La ambición crecía por momentos y ya me veía protagonizando un capítulo piloto de una comedy en mi perfecto inglés del Wall St. Institute. Tan abstraído estaba, que cuando me llamaron estaba gesticulando animadamente y moviendo los labios en el climax de la escena que abría la serie.

La beldad que ahora me acompañaba hasta una puerta blanca enmarcada en el blanco hueco de la pared blanca me comentó que llevaba un rato llamándome y que ya estaba a punto de tachar mi nombre de la lista. Cuando lo repitió, entendí el porqué: mi gata maúlla mi nombre mejor de lo que lo pronuncia cualquier anglosajón. RAÚL en su boca se convierte en una especie de lamento átono y melifluo que recuerda al canto desgarrado de una sirena en peligro de estupro.

Una vez cruzado el umbral, una sala grande con una mesa en un extremo. Al otro lado se sentaba un muchacho con gafas que me invitó a sentarme. Leyó con menos detenimiento del que yo esperaba mi formulario de inscripción y me hizo algunas preguntas generales. Mientras hacía esto, observé como en el extremo contrario de la sala habían montado un pequeño estudio de grabación, y una chica de color negro posaba para una cámara de vídeo bajo unos focos, mientras otra señorita la animaba a sonreír, a reírse a carcajadas, a descojonarse viva, a saltar brincar bailar hacer un moonwalk abrir los brazos cruzarlos levantarlos dar patadas ponerse en jarras desafiar a la cámara con la mirada.
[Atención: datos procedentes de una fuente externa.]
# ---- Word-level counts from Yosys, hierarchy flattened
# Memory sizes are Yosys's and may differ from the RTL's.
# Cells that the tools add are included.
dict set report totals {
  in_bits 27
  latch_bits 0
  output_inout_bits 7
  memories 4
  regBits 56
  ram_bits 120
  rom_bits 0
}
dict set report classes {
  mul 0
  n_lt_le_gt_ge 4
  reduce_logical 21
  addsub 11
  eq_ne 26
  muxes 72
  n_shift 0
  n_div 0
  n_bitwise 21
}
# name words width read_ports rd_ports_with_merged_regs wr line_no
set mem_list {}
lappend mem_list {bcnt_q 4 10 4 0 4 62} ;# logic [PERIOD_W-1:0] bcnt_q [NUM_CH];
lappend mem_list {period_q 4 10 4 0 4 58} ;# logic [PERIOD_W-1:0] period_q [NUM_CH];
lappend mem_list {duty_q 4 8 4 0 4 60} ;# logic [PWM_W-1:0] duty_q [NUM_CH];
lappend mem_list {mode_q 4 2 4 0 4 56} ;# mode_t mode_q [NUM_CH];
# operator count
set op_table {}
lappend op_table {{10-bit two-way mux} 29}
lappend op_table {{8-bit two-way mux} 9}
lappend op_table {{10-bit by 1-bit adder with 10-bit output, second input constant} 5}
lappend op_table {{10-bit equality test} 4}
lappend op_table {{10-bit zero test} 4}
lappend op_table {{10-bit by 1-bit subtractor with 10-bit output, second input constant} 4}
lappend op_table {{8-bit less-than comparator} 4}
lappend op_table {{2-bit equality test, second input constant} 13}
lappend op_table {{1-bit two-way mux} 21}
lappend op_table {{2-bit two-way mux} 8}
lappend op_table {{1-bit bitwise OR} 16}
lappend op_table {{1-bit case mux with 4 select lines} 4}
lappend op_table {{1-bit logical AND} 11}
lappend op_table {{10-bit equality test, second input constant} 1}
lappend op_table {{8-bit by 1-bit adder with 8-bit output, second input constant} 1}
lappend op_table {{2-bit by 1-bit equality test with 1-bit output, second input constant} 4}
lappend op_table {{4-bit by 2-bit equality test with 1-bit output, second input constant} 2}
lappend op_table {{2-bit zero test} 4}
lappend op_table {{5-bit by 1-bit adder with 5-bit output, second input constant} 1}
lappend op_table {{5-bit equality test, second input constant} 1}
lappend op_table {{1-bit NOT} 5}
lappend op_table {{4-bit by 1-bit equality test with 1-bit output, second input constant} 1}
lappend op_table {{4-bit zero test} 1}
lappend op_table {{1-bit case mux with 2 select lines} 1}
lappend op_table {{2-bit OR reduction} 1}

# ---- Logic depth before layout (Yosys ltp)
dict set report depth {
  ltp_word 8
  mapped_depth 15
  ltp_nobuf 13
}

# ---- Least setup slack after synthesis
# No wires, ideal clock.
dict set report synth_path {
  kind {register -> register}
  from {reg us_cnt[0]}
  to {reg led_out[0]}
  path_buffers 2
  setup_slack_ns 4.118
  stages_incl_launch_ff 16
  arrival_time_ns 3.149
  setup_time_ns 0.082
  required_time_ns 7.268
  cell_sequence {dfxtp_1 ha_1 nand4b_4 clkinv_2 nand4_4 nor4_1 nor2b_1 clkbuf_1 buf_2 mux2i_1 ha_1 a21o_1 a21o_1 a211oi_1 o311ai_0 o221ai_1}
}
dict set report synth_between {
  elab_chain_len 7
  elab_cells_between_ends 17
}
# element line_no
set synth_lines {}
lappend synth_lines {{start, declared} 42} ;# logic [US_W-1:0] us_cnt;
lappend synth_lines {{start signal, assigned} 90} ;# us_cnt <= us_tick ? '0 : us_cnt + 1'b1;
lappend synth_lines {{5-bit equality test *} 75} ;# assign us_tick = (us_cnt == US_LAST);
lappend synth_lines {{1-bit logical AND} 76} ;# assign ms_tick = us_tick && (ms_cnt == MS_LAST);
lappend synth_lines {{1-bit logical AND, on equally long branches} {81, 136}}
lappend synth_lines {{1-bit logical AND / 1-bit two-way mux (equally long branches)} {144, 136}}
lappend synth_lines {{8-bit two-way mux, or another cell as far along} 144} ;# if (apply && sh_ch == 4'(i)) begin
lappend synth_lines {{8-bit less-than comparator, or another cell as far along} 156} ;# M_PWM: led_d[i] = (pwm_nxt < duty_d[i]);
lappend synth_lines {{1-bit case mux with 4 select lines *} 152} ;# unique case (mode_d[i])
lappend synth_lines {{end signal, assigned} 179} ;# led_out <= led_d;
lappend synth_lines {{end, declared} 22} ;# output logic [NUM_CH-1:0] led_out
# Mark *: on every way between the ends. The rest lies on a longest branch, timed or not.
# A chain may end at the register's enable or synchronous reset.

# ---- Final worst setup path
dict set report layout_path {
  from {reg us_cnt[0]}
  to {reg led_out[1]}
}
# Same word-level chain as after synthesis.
Empecé a ponerme tenso. No sabía a cuál de las tres opciones correspondía aquel tipo de exhibición, pero recordaba vagamente haber señalado todas.

Una vez que la negra quedó exhausta, el de las gafas me señaló el rincón iluminado de la sala y yo, cabizbajo y desanimado, arrastré los pies hasta el cadalso.

Empecé algo frío, debo de reconocerlo. Los hombros altos hasta tocarme las orejas, la cabeza inclinada hacia abajo, la espalda encorvada, las manos buscando unos bolsillos en los que esconderse. Las piernas temblorosas, los pies pesados. Los ojos esquivando con agilidad el objetivo.

Debieron de notarme algo azorado, ya que me pidieron que sonriese a litelbit. Forcé los músculos de la cara hasta conseguir dibujar una sonrisa falsa, como de reo que quiere agradar a su verdugo. Al notar la mueca, una promesa de llanto me inundó los ojos. El miedo a que resbalase por mi cara me impedía parpadear. Y no parpadear irrita los párpados.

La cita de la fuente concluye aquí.